• _Exercise inputs_:
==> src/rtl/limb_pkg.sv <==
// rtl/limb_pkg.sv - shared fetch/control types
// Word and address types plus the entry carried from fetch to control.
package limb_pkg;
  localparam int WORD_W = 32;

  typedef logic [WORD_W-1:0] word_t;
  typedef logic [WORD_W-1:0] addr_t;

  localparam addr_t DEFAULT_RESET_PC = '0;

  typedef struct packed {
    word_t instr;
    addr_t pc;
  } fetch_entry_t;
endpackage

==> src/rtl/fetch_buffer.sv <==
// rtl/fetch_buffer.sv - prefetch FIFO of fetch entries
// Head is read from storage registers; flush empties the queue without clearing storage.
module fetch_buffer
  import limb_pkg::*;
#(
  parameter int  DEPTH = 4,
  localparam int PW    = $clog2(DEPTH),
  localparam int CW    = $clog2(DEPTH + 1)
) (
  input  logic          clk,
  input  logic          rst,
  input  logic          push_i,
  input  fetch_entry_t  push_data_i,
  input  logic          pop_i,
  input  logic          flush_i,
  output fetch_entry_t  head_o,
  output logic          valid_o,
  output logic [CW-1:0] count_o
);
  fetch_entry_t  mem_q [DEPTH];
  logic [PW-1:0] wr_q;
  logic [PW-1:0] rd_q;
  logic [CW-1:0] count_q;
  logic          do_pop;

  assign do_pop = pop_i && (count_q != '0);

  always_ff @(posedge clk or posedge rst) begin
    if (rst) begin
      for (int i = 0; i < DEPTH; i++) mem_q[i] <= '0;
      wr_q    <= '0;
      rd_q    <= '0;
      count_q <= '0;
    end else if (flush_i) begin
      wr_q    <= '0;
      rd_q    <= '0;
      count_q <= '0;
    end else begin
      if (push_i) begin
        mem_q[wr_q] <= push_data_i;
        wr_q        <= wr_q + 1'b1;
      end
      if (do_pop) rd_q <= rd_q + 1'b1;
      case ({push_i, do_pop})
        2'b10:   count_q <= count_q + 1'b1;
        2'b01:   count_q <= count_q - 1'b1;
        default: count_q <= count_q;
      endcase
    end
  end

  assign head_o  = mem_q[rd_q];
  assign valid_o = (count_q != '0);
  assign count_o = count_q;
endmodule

--

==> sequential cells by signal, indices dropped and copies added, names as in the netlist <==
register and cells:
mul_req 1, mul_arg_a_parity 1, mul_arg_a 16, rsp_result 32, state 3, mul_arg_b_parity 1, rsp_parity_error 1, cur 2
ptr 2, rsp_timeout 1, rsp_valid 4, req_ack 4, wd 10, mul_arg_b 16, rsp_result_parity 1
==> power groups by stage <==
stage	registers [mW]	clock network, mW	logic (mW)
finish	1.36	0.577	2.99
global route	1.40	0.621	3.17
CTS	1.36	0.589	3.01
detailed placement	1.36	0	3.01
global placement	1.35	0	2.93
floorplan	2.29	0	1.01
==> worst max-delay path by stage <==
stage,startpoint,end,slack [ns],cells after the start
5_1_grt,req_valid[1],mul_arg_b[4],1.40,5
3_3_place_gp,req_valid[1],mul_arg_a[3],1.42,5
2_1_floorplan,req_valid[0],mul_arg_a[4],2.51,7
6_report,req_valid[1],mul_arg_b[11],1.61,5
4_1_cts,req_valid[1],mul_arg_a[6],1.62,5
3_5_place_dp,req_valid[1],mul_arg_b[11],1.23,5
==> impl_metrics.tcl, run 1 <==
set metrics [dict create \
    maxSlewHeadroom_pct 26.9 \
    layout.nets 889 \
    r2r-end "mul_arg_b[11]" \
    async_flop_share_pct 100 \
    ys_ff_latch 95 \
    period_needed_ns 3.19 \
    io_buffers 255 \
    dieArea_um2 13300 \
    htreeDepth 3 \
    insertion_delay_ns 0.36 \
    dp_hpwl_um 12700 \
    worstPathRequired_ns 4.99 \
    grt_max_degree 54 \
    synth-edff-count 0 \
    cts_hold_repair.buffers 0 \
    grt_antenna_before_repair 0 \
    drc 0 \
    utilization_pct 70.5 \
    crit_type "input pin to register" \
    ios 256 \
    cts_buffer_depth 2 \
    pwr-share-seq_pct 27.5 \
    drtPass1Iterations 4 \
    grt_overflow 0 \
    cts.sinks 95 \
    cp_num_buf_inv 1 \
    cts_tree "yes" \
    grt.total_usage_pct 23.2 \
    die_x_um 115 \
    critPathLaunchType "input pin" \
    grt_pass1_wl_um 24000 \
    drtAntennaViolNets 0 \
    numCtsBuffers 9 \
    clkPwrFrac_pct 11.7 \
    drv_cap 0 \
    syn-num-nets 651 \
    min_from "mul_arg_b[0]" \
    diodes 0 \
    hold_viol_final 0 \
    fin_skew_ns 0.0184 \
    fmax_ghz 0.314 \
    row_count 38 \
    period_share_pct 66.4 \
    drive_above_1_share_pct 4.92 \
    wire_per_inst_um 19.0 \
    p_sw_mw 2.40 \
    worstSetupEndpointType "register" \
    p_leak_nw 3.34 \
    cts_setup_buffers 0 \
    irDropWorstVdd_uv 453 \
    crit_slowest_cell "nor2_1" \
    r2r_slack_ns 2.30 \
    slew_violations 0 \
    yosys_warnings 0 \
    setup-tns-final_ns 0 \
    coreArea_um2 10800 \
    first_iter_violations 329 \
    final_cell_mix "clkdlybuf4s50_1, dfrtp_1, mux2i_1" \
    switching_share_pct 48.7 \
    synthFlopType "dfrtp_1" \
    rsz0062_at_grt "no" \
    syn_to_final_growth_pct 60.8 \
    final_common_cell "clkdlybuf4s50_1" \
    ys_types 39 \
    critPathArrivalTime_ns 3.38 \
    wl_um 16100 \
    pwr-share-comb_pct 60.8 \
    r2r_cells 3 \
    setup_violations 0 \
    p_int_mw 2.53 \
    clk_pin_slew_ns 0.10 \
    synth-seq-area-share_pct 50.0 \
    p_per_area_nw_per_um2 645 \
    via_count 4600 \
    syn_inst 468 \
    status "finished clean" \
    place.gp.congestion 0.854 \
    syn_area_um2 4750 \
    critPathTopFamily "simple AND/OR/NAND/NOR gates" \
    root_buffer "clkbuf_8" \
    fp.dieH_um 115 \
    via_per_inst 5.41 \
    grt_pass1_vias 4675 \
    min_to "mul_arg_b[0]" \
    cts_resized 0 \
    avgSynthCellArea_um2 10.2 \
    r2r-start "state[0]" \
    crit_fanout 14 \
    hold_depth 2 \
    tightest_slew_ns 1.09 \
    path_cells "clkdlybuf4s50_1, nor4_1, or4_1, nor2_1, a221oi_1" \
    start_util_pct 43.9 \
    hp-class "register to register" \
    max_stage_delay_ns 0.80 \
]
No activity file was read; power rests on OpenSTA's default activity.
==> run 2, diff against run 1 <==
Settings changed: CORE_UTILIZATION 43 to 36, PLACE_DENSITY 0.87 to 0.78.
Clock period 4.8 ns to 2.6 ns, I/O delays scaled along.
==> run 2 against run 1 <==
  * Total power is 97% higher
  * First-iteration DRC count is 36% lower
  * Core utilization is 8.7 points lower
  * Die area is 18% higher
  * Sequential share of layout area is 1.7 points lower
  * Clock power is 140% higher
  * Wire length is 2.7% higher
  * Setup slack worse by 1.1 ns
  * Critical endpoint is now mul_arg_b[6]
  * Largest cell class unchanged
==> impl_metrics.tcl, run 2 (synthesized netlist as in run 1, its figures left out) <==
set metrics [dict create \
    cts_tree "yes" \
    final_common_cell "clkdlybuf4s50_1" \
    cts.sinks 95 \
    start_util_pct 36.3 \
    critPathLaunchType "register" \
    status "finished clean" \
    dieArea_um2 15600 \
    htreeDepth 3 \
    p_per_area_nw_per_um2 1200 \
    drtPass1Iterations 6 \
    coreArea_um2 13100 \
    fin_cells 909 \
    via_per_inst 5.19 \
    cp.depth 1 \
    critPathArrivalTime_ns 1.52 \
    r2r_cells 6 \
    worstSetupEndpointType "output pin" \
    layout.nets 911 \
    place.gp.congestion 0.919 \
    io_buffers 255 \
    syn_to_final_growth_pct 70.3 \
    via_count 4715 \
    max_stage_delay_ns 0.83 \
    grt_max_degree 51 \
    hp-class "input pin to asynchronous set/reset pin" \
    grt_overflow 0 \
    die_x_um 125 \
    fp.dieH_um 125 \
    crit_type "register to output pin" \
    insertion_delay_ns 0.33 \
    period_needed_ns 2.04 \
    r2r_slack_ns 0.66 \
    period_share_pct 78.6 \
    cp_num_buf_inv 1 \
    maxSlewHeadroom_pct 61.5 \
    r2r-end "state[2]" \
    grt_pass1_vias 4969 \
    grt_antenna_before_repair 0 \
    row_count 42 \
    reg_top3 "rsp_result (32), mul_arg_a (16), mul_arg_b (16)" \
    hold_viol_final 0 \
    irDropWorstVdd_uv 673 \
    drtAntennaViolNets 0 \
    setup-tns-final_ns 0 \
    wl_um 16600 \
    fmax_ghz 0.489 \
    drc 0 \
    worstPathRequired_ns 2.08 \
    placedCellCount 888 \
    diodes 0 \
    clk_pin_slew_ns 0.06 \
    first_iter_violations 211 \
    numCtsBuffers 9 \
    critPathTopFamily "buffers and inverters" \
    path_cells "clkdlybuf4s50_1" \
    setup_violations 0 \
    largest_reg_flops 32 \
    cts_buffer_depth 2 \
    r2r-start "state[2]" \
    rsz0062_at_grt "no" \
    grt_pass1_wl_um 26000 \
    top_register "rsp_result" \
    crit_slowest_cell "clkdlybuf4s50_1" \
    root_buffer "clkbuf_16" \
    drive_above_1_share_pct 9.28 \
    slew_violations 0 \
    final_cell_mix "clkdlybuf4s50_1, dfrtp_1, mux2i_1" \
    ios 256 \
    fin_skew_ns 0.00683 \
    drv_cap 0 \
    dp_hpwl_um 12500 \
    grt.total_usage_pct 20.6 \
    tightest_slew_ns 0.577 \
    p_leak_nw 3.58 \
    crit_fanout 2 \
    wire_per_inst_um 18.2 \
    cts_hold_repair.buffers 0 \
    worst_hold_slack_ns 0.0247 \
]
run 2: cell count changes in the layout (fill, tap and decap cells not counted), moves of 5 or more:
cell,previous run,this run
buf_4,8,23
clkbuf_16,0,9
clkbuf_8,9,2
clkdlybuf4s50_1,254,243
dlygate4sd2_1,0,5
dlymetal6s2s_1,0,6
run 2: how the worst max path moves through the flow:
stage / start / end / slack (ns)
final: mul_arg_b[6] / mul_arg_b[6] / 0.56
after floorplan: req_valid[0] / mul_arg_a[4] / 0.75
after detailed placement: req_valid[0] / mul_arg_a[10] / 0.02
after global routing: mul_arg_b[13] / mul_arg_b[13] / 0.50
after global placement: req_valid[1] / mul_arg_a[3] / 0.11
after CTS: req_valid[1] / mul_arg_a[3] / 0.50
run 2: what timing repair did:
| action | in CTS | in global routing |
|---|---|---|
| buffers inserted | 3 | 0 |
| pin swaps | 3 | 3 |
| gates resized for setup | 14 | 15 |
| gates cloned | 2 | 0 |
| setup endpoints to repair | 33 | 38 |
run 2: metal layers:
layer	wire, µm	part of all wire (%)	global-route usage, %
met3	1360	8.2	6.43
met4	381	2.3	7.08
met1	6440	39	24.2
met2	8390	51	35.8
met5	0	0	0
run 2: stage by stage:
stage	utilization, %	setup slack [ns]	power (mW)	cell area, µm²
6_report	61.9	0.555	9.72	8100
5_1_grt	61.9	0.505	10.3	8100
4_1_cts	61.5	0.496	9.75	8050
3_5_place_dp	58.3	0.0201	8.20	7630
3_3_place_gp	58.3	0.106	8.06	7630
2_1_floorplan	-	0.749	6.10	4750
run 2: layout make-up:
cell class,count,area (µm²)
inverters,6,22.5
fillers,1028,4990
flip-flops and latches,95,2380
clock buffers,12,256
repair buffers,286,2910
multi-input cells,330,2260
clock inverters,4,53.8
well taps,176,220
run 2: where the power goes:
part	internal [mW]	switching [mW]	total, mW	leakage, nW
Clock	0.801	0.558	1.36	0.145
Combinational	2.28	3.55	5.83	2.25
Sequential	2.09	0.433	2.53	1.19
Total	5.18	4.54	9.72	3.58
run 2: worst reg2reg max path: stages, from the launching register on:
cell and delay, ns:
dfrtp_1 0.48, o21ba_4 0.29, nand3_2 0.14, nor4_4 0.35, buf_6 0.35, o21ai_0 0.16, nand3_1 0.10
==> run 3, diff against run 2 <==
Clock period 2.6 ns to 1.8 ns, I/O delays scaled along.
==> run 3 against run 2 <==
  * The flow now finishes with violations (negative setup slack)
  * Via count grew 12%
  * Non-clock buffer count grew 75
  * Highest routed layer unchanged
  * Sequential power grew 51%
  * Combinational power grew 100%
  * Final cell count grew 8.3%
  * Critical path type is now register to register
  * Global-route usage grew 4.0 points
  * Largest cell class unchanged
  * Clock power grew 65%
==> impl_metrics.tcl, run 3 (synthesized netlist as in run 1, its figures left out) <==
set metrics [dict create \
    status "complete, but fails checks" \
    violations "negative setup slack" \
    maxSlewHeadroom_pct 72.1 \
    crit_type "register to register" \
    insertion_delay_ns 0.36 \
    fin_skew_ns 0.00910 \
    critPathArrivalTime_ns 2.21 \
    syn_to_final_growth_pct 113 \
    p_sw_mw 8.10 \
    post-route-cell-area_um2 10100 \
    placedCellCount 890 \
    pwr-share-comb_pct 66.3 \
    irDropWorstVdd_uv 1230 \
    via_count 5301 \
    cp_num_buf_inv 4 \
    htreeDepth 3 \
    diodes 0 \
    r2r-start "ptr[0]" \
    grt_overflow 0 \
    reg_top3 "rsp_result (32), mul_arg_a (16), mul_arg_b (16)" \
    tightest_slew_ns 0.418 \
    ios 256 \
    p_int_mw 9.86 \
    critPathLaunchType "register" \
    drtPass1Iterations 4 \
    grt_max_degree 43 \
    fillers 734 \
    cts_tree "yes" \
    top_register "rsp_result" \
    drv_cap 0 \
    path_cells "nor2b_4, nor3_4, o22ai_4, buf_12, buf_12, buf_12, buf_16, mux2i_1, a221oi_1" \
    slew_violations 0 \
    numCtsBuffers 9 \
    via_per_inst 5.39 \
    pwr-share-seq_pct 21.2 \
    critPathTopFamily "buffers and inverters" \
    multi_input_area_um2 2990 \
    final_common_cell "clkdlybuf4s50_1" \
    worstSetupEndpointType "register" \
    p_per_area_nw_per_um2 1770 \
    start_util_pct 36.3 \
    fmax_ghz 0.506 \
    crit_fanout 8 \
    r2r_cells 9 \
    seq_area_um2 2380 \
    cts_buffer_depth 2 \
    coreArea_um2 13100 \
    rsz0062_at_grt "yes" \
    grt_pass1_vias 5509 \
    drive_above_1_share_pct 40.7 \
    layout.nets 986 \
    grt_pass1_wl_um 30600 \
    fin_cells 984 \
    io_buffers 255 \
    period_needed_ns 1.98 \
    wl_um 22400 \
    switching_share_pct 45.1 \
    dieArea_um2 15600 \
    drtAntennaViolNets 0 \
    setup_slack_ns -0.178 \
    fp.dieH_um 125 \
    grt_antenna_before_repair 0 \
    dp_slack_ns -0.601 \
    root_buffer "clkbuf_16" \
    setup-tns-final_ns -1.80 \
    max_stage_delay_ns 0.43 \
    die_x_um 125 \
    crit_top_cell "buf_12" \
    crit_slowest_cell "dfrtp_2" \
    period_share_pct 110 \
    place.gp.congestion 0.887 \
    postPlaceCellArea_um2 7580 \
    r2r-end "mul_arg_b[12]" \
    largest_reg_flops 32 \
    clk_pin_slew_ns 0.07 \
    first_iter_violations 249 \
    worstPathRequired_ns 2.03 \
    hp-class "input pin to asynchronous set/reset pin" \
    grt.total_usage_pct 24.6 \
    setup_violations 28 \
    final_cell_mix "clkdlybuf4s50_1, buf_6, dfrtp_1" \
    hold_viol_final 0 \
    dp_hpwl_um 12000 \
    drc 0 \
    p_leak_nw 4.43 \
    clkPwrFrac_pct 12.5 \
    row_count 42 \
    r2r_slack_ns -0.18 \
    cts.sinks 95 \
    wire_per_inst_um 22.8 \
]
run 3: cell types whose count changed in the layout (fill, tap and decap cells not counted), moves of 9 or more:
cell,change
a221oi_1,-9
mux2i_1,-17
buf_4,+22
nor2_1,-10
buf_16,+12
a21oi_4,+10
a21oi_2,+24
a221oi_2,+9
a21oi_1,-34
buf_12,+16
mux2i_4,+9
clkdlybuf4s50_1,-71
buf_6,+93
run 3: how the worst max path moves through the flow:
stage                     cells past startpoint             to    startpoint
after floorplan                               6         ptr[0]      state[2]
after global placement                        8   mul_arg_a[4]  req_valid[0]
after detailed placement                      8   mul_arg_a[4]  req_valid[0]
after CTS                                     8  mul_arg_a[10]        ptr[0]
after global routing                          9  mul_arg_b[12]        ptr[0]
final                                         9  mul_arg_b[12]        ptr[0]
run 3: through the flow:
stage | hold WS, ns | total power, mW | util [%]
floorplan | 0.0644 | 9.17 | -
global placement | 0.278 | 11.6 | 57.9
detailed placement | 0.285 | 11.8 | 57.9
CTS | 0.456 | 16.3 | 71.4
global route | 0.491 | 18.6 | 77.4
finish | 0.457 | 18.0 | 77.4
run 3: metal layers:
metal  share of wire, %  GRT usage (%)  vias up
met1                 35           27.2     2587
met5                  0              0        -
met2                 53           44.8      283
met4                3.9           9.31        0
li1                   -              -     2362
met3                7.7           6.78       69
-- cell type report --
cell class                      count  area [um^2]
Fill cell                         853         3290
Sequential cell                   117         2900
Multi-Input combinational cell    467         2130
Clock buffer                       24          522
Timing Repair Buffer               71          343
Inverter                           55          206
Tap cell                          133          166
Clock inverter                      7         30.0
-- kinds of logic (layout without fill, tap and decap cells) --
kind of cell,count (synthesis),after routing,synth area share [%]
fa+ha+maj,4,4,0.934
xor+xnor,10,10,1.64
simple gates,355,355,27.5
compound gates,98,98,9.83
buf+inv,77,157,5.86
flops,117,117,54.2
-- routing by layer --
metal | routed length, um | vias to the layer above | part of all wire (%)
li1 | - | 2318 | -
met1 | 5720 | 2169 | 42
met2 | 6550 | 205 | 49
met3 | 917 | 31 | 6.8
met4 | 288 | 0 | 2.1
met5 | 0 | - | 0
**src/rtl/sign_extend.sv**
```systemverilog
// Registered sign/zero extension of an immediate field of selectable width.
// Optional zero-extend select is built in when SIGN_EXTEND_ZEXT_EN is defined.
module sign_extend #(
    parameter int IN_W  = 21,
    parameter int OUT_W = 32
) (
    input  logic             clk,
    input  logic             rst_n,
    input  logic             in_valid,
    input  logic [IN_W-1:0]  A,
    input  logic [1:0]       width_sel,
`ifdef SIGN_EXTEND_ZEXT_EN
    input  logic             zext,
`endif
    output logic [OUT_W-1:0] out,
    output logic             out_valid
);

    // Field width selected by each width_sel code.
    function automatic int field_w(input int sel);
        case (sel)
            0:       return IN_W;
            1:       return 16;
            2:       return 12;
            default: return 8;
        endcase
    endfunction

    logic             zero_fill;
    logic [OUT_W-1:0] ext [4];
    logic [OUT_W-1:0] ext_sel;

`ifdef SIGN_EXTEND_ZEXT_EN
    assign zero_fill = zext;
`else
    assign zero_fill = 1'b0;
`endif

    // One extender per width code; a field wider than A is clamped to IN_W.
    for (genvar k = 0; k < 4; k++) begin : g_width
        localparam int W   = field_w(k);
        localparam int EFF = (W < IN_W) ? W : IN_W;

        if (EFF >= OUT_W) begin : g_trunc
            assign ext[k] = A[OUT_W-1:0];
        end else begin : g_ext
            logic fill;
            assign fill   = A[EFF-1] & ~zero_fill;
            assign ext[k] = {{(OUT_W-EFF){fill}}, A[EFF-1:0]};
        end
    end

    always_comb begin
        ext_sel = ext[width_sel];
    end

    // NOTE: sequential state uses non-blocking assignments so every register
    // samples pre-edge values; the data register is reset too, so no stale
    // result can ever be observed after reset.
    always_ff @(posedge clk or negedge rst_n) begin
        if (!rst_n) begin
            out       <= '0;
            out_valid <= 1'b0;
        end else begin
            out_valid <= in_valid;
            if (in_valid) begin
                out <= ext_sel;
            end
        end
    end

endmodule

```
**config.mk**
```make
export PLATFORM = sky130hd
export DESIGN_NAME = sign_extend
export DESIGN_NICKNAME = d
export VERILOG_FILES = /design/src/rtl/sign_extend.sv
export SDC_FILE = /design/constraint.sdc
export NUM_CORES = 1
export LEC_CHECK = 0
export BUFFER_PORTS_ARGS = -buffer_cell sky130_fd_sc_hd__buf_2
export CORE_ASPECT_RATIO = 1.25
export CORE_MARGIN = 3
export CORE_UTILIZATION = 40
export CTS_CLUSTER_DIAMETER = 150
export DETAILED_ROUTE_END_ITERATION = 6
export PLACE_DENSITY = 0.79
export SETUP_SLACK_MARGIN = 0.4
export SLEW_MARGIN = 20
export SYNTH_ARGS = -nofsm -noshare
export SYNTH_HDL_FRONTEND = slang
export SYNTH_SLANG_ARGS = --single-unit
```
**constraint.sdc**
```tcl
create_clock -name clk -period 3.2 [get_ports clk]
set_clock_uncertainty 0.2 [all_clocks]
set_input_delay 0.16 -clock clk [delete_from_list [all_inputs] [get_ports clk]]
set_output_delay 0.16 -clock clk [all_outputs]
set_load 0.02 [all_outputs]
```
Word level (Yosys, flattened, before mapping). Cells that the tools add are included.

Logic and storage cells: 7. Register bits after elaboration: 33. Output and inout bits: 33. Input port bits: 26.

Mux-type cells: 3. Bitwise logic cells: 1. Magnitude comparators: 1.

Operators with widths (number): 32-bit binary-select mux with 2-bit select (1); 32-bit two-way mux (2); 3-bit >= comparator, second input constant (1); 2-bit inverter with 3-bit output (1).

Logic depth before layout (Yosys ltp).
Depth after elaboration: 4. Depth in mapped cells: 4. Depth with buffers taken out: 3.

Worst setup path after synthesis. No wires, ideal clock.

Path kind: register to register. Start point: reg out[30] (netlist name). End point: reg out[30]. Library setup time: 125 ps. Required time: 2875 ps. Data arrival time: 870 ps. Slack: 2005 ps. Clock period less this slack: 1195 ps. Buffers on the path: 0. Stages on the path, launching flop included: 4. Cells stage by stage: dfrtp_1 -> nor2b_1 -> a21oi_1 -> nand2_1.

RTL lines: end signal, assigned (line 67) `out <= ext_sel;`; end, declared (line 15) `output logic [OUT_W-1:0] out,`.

• _Exercise_: Among the records above, extract exactly the lines from the line with "sequential cells by" to the line with "die_x_um 115 \", both lines included, and leave out the rest.

• _Result of the task_:
==> sequential cells by signal, indices dropped and copies added, names as in the netlist <==
register and cells:
mul_req 1, mul_arg_a_parity 1, mul_arg_a 16, rsp_result 32, state 3, mul_arg_b_parity 1, rsp_parity_error 1, cur 2
ptr 2, rsp_timeout 1, rsp_valid 4, req_ack 4, wd 10, mul_arg_b 16, rsp_result_parity 1
==> power groups by stage <==
stage	registers [mW]	clock network, mW	logic (mW)
finish	1.36	0.577	2.99
global route	1.40	0.621	3.17
CTS	1.36	0.589	3.01
detailed placement	1.36	0	3.01
global placement	1.35	0	2.93
floorplan	2.29	0	1.01
==> worst max-delay path by stage <==
stage,startpoint,end,slack [ns],cells after the start
5_1_grt,req_valid[1],mul_arg_b[4],1.40,5
3_3_place_gp,req_valid[1],mul_arg_a[3],1.42,5
2_1_floorplan,req_valid[0],mul_arg_a[4],2.51,7
6_report,req_valid[1],mul_arg_b[11],1.61,5
4_1_cts,req_valid[1],mul_arg_a[6],1.62,5
3_5_place_dp,req_valid[1],mul_arg_b[11],1.23,5
==> impl_metrics.tcl, run 1 <==
set metrics [dict create \
    maxSlewHeadroom_pct 26.9 \
    layout.nets 889 \
    r2r-end "mul_arg_b[11]" \
    async_flop_share_pct 100 \
    ys_ff_latch 95 \
    period_needed_ns 3.19 \
    io_buffers 255 \
    dieArea_um2 13300 \
    htreeDepth 3 \
    insertion_delay_ns 0.36 \
    dp_hpwl_um 12700 \
    worstPathRequired_ns 4.99 \
    grt_max_degree 54 \
    synth-edff-count 0 \
    cts_hold_repair.buffers 0 \
    grt_antenna_before_repair 0 \
    drc 0 \
    utilization_pct 70.5 \
    crit_type "input pin to register" \
    ios 256 \
    cts_buffer_depth 2 \
    pwr-share-seq_pct 27.5 \
    drtPass1Iterations 4 \
    grt_overflow 0 \
    cts.sinks 95 \
    cp_num_buf_inv 1 \
    cts_tree "yes" \
    grt.total_usage_pct 23.2 \
    die_x_um 115 \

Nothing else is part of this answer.